L’Assemblée nationale se prépare à un scrutin décisif qui conditionnera la poursuite des débats budgétaires. Le rejet des dispositions fiscales entraînerait un arrêt immédiat des discussions, privant ainsi l’hémicycle de l’examen de l’article emblématique concernant la suspension de la réforme des retraites. Le ministère des Relations avec le Parlement a explicitement invité les élus à adopter cette partie du texte pour permettre la tenue des discussions sur les dépenses sociales.
Depuis le Mexique, le chef de l’État a exprimé son souhait de stabilité institutionnelle, tout en appelant à la responsabilité des parlementaires. La partie dépenses du budget inclut en effet des sujets sensibles comme la politique hospitalière et la suspension des mesures sur les retraites, ce qui constitue un argument majeur pour les partisans de la poursuite des débats.
Les positions des différents groupes politiques révèlent des calculs stratégiques complexes. Les communistes envisageraient l’abstention afin de préserver la discussion sur les retraites, tandis que le Rassemblement National souligne l’importance d’aborder également la question des dépenses. Les socialistes, qui ont obtenu la suspension de la réforme des retraites, ont objectivement intérêt à ce que les débats se poursuivent jusqu’à cet article crucial.
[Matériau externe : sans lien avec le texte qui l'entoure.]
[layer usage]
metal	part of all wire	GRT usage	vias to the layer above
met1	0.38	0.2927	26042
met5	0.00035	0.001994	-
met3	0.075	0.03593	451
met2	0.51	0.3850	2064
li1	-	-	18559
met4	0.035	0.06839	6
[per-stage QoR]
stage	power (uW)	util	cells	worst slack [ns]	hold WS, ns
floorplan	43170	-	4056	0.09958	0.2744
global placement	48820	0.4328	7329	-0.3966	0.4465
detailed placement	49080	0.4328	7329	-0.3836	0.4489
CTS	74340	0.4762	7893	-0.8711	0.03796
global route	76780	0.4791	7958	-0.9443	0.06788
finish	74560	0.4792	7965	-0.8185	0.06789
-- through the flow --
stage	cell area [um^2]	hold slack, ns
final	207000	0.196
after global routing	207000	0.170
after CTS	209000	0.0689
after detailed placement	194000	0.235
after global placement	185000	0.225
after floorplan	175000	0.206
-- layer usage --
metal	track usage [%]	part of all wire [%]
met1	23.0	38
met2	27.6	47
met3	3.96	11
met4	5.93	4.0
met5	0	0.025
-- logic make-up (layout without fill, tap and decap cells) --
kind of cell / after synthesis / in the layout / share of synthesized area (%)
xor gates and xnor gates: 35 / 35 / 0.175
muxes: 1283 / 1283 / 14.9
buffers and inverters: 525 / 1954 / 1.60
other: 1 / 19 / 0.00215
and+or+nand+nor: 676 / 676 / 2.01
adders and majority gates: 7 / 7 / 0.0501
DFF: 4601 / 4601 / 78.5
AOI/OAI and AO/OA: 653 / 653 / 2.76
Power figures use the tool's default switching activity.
$ cat config.mk
export PLATFORM = sky130hd
export DESIGN_NAME = n64_loader_top
export DESIGN_NICKNAME = d
export VERILOG_FILES = /design/src/loader_pkg.sv /design/src/memory_pkg.sv /design/src/dl_index_decode.sv /design/src/dl_word_packer.sv /design/src/dl_write_port.sv /design/src/n64_loader_top.sv
export VERILOG_INCLUDE_DIRS = /design/src
export SDC_FILE = /design/constraint.sdc
export NUM_CORES = 1
export LEC_CHECK = 0
export BUFFER_PORTS_ARGS = -buffer_cell sky130_fd_sc_hd__buf_4
export CAP_MARGIN = 20
export CORE_MARGIN = 2
export CORE_UTILIZATION = 35
export DETAILED_ROUTE_END_ITERATION = 6
export PLACE_DENSITY = 0.6
export REMOVE_ABC_BUFFERS = 1
export SLEW_MARGIN = 10
export SYNTH_ARGS = -nofsm -noshare
export SYNTH_HDL_FRONTEND = slang
export SYNTH_SLANG_ARGS = --single-unit
$ cat constraint.sdc
create_clock -name clk_1x -period 4 [get_ports clk_1x]
set_clock_uncertainty 0.05 [all_clocks]
set_input_delay 0 -clock clk_1x [delete_from_list [all_inputs] [get_ports clk_1x]]
set_output_delay 0 -clock clk_1x [all_outputs]
set_load 0.02 [all_outputs]
[src/hdl/cpu_pkg.sv]
package cpu_pkg;

	// two-operand byte instructions are 10 ooo mmm
	localparam logic [1:0] OPC_TWO_OP = 2'b10;

	// reserved opcode loaded into inst at reset, it refetches the same address
	localparam logic [7:0] OPC_NOP = 8'h00;
	localparam logic [7:0] OPC_LD_XL_IMM = 8'h10;
	localparam logic [7:0] OPC_LDW_Y_IMM = 8'h21;
	localparam logic [7:0] OPC_LDW_Y_D = 8'h22;
	localparam logic [7:0] OPC_LDW_SP_Y = 8'h23;
	localparam logic [7:0] OPC_ST_IY_XL = 8'h30;
	localparam logic [7:0] OPC_JP_IMM = 8'h40;
	localparam logic [7:0] OPC_JP_Y = 8'h41;
	// the low three bits of a relative jump are its branch condition
	localparam logic [7:0] OPC_JR = 8'h50;
	localparam logic [7:0] OPC_JRZ = 8'h51;
	localparam logic [7:0] OPC_JRNZ = 8'h52;
	localparam logic [7:0] OPC_JRC = 8'h53;
	localparam logic [7:0] OPC_JRNC = 8'h54;
	localparam logic [7:0] OPC_JRN = 8'h55;
	localparam logic [7:0] OPC_JRNN = 8'h56;
	localparam logic [7:0] OPC_TRAP = 8'hff;

	localparam logic [2:0] OP2_ADD = 3'b000;
	localparam logic [2:0] OP2_ADC = 3'b001;
	localparam logic [2:0] OP2_SUB = 3'b010;
	localparam logic [2:0] OP2_SBC = 3'b011;
	localparam logic [2:0] OP2_CP = 3'b100;
	localparam logic [2:0] OP2_AND = 3'b101;
	localparam logic [2:0] OP2_OR = 3'b110;
	localparam logic [2:0] OP2_XOR = 3'b111;

	localparam logic [2:0] MODE_XH = 3'b000;
	localparam logic [2:0] MODE_YL = 3'b001;
	localparam logic [2:0] MODE_YH = 3'b010;
	localparam logic [2:0] MODE_ZL = 3'b011;
	localparam logic [2:0] MODE_IMM = 3'b100;
	localparam logic [2:0] MODE_DIR = 3'b101;
	localparam logic [2:0] MODE_ZREL = 3'b110;
	localparam logic [2:0] MODE_SPREL = 3'b111;

	localparam logic [2:0] COND_ALWAYS = 3'd0;
	localparam logic [2:0] COND_Z = 3'd1;
	localparam logic [2:0] COND_NZ = 3'd2;
	localparam logic [2:0] COND_C = 3'd3;
	localparam logic [2:0] COND_NC = 3'd4;
	localparam logic [2:0] COND_N = 3'd5;
	localparam logic [2:0] COND_NN = 3'd6;

	localparam logic [1:0] MEM_NONE = 2'd0;
	localparam logic [1:0] MEM_DIR = 2'd1;
	localparam logic [1:0] MEM_ZREL = 2'd2;
	localparam logic [1:0] MEM_SPREL = 2'd3;

	localparam logic [1:0] REG_X = 2'd0;
	localparam logic [1:0] REG_Y = 2'd1;
	localparam logic [1:0] REG_Z = 2'd2;
	localparam logic [1:0] REG_SP = 2'd3;

	localparam int FLAG_C = 1;
	localparam int FLAG_N = 2;
	localparam int FLAG_Z = 3;

	typedef enum logic [3:0] {ADD, ADC, SUB, SBC, AND, OR, XOR, PASS, SEX} alu_op_t;

	typedef struct packed {
		logic [1:0] length;
		alu_op_t alu_op;
		logic [2:0] src;
		logic is_two_op;
		logic writes_flags;
		logic writes_carry;
		logic discard_result;
		logic [1:0] wr_addr;
		logic [1:0] wr_be;
		logic is_store;
		logic is_jump_abs;
		logic is_jump_y;
		logic [2:0] cond;
		logic is_branch;
		logic [1:0] mem_mode;
		logic is_trap;
	} decoded_t;

endpackage
$ cat config.mk
export PLATFORM = sky130hd
export DESIGN_NAME = motor_drive
export DESIGN_NICKNAME = d
export VERILOG_FILES = /design/src/logic/motor_pkg.sv /design/src/logic/pwm_timebase.sv /design/src/logic/motor_control.sv /design/src/logic/commutator.sv /design/src/logic/bridge_driver.sv /design/src/logic/motor_drive.sv
export SDC_FILE = /design/constraint.sdc
export NUM_CORES = 1
export LEC_CHECK = 0
export BUFFER_PORTS_ARGS = -buffer_cell sky130_fd_sc_hd__buf_2
export CORE_MARGIN = 10
export CORE_UTILIZATION = 57
export CTS_CLUSTER_DIAMETER = 50
export DETAILED_ROUTE_END_ITERATION = 8
export GPL_TIMING_DRIVEN = 0
export PLACE_DENSITY_LB_ADDON = 0.25
export SLEW_MARGIN = 20
export SYNTH_ARGS = -nofsm -noshare
export SYNTH_HDL_FRONTEND = slang
export SYNTH_SLANG_ARGS = --single-unit
$ cat constraint.sdc
create_clock -name clk -period 2.3 [get_ports clk]
set_input_delay 0.46 -clock clk [delete_from_list [all_inputs] [get_ports clk]]
set_output_delay 0.46 -clock clk [all_outputs]
set_load 0.02 [all_outputs]
$ cat src/logic/motor_pkg.sv
// Motor drive package with shared constants, bridge and decay encodings and the command format
package motor_pkg;

	// Width of the PWM phase counter and of the duty level
	localparam int pwm_bits = 9;

	// One PWM period in clocks, since there is no prescaler ahead of the counter
	localparam int pwm_period = 512;

	// Phase at which a pending command is copied into the active set
	// Two clocks before the wrap, so the new level is in place for phase 0
	localparam int apply_phase = 510;

	// Dead time in clocks, added only to the inverted-side threshold
	// Active-side-only modes (fast drive and fast brake) are unaffected by it
	localparam int dead_time = 10;

	// Depth of the Hall input synchroniser
	localparam int hall_sync_stages = 2;

	// Gate code for one half-bridge
	// The low bit drives the low-side FET and the high bit the high-side FET
	// noff is what off turns into after a bitwise inversion and it also means open
	typedef enum logic [1:0] {
		off  = 2'b00,
		low  = 2'b01,
		high = 2'b10,
		noff = 2'b11
	} bridge_code_t;

	// Current decay behaviour outside the PWM on-time
	typedef enum logic [1:0] {
		// Recirculate through the low sides after the dead time
		slow_decay = 2'b00,
		// Drive the pattern during on-time and leave the bridge open otherwise
		fast_drive = 2'b01,
		// Short the driven windings to ground during on-time
		fast_brake = 2'b10
	} decay_mode_t;

	// Motor command as sent by the CPU
	// Twelve bits with the direction in the MSB
	typedef struct packed {
		logic                direction;
		logic [pwm_bits-1:0] level;
		decay_mode_t         mode;
	} motor_cmd_t;

	// One code for each of the three phases
	// Used both for the commutation pattern and for the registered gate outputs
	typedef struct packed {
		bridge_code_t phase_a;
		bridge_code_t phase_b;
		bridge_code_t phase_c;
	} bridge_set_t;

endpackage

$ cat src/logic/pwm_timebase.sv
// PWM time base with a free-running phase counter and a period strobe for command updates
module pwm_timebase (
	input  logic                           clk,
	input  logic                           rst,
	output logic [motor_pkg::pwm_bits-1:0] phase,
	output logic                           period_start
);

	import motor_pkg::*;

	// Phase counter
	// It wraps at the end of the period, so with a power-of-two period this is a
	// plain binary rollover, but the explicit compare keeps it correct otherwise
	always_ff @(posedge clk) begin
		if (rst) begin
			phase <= '0;
		end else if (phase == pwm_bits'(pwm_period - 1)) begin
			phase <= '0;
		end else begin
			phase <= phase + 1'b1;
		end
	end

	// Period strobe decoded from the registered phase
	// It is high for exactly one clock per period, on the clock whose edge
	// moves the phase from apply_phase to apply_phase + 1
	// Commands loaded on that edge are therefore in place before phase 0
	// Since the counter resets to 0 the strobe is low throughout reset
	// The top level also exports it as an ADC trigger
	assign period_start = (phase == pwm_bits'(apply_phase));

endmodule
===== config.mk =====
export PLATFORM = sky130hd
export DESIGN_NAME = dma_core
export DESIGN_NICKNAME = d
export VERILOG_FILES = /design/src/source/dma_pkg.sv /design/src/source/dma_registers.sv /design/src/source/dma_read_requester.sv /design/src/source/dma_completion_stream.sv /design/src/source/dma_core.sv
export VERILOG_INCLUDE_DIRS = /design/src /design/src/source
export SDC_FILE = /design/constraint.sdc
export NUM_CORES = 1
export LEC_CHECK = 0
export BUFFER_PORTS_ARGS = -buffer_cell sky130_fd_sc_hd__buf_2
export CELL_PAD_IN_SITES_DETAIL_PLACEMENT = 0
export CELL_PAD_IN_SITES_GLOBAL_PLACEMENT = 1
export CORE_AREA = 10 10 299 301
export DETAILED_ROUTE_END_ITERATION = 6
export DIE_AREA = 0 0 309 311
export PLACE_DENSITY = 0.61
export RECOVER_POWER = 100
export SETUP_SLACK_MARGIN = 0.3
export SLEW_MARGIN = 25
export SYNTH_ARGS = -nofsm -noshare
export SYNTH_HDL_FRONTEND = slang
export SYNTH_SLANG_ARGS = --single-unit

===== constraint.sdc =====
create_clock -name CLK -period 11.8 [get_ports CLK]
set_input_delay 1.77 -clock CLK [delete_from_list [all_inputs] [get_ports CLK]]
set_output_delay 1.77 -clock CLK [all_outputs]
set_load 0.01 [all_outputs]
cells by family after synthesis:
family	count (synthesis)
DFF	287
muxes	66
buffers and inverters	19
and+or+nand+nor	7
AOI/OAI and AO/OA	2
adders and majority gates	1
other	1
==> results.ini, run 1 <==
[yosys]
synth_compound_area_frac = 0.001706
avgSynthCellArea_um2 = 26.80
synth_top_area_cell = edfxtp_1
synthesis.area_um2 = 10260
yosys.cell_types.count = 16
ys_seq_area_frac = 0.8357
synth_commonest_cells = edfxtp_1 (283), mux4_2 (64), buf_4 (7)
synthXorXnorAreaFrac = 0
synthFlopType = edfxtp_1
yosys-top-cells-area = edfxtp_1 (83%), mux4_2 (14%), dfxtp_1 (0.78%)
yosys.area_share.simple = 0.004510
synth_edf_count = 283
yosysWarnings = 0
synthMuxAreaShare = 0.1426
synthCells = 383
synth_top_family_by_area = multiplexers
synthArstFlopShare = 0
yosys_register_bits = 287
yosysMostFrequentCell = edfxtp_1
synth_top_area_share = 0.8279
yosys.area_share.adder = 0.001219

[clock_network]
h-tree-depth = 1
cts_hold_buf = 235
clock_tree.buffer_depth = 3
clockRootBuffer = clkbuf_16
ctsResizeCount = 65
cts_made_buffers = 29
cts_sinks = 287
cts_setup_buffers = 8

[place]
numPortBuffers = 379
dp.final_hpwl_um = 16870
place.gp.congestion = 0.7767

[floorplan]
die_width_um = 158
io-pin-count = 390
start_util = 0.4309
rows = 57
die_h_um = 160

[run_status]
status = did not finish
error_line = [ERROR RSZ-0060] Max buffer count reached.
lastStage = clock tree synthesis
Le volet recettes a été substantiellement modifié par les oppositions, avec le retrait de plusieurs mesures fiscales controversées et l’adoption d’augmentations de contributions sur les revenus du patrimoine. Le gouvernement, bien que réservé, a laissé ces dispositions dans le texte en vue des navettes parlementaires futures.
La question du déficit social reste au cœur des préoccupations. Les récentes modifications parlementaires risquent d’éloigner l’objectif initial de réduction du déficit à 17,5 milliards d’euros pour 2026. La ministre des Comptes publics a fixé une limite maximale de 20 milliards, seuil que certains parlementaires de gauche interprètent comme une marge de manœuvre supplémentaire.